Automatic Speech Recognition Adaptation for Various Noise Levels
Abdulaziz, Azhar Sabah
MetadataShow full item record
The automatic speech recognition (ASR) is a set of complicated algorithms that convert the intended spoken utterance into a textual form. Acoustic features, which are extracted from the speech signal, are matched against a trained network of linguistic and acoustic models. The ASR performance is degraded significantly when the ambient noise is different than that of the training data. Many approaches have been introduced to address this problem with various degrees of complexity and improvement rates. The general pattern of solving this issue lies in three categories: empowering features, train a general acoustic model and transform models to match noisy features. The acoustic noise is added to the training speech data after collecting them for two reasons: firstly because the data are usually recorded in a specific environment and secondly to control the environments during the training and testing phases. The speech and noise signals are usually combined in the electrical domain using straightforward linear addition. Although this procedure is commonly used, it is investigated in depth in this research. It has been proven that the linear addition is no more than an approximation of the real acoustic combination, and it is valid if the speech and noise are non-coherent signals.

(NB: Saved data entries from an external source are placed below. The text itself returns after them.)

<file path="config.mk">
export PLATFORM = sky130hd
export DESIGN_NAME = twb_ack_unit
export DESIGN_NICKNAME = d
export VERILOG_FILES = /design/src/rtl/twb_ack_unit.sv
export SDC_FILE = /design/constraint.sdc
export NUM_CORES = 1
export LEC_CHECK = 0
export BUFFER_PORTS_ARGS = -buffer_cell sky130_fd_sc_hd__buf_2
export CORE_AREA = 4 4 41 43
export CTS_CLUSTER_SIZE = 25
export DETAILED_ROUTE_END_ITERATION = 8
export DIE_AREA = 0 0 45 47
export PLACE_DENSITY = 0.59
export SLEW_MARGIN = 25
export SYNTH_ARGS = -nofsm -noshare
export SYNTH_HDL_FRONTEND = slang
export SYNTH_SLANG_ARGS = --single-unit
</file>
<file path="constraint.sdc">
create_clock -name clk -period 1.4 [get_ports clk]
set_clock_uncertainty 0.1 [all_clocks]
set_input_delay 0.07 -clock clk [delete_from_list [all_inputs] [get_ports clk]]
set_output_delay 0.07 -clock clk [all_outputs]
set_load 0.01 [all_outputs]
</file>
<file path="src/rtl/twb_ack_unit.sv">
module twb_ack_unit (
  input  logic       clk,
  input  logic       rst_n,
  input  logic       byte_done,
  input  logic [7:0] rx_byte,
  input  logic       addr_phase,
  input  logic       is_master,
  input  logic       is_rx,
  input  logic [7:0] own_addr,
  input  logic       ack_en,
  input  logic       bit9_win,
  input  logic       bus_stop,
  output logic       ack_dec,
  output logic       addressed,
  output logic       sda_low_req
);

  logic own_hit, bcast_hit, addr_ok, data_ok, ack_next;

  assign own_hit   = rx_byte[7:1] == own_addr[7:1];
  assign bcast_hit = (rx_byte == 8'h00) && own_addr[0];
  assign addr_ok   = !is_master && (own_hit || bcast_hit);
  assign data_ok   = is_rx && (is_master || addressed);
  assign ack_next  = ack_en && (addr_phase ? addr_ok : data_ok);

  always_ff @(posedge clk or negedge rst_n) begin
    if (!rst_n) begin
      ack_dec   <= 1'b0;
      addressed <= 1'b0;
    end else if (bus_stop) begin
      ack_dec   <= 1'b0;
      addressed <= 1'b0;
    end else if (byte_done) begin
      ack_dec <= ack_next;
      if (addr_phase && !is_master) addressed <= ack_next;
    end
  end

  assign sda_low_req = ack_dec && bit9_win;

endmodule

</file>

The adaptive model switching (AMS) solution is proposed, so that the ASR measures the noise level then picks the model that should produce as minimum errors as possible. This solution is a trade-off between model generalization and transformation properties, so that both error and speed costs are maintained as minimum as possible. The short time of silence (STS), which is a signal-to-noise ratio (SNR) level detector, was designed specifically for the proposed system. The proposed AMS approach is a general recipe that could be applied to any other ASR systems, although it was tested on Gaussian Mixture Model-Hidden Markov Model (GMM-HMM) recognizer. The AMS ASR has outperformed the model generalization and multiple-decoder maximum score voting for both accuracy and decoding speed. The average error rate reduction was around 34.11% , with a decoding speed improvement of about 37.79% relatively, both compared to the baseline ASR.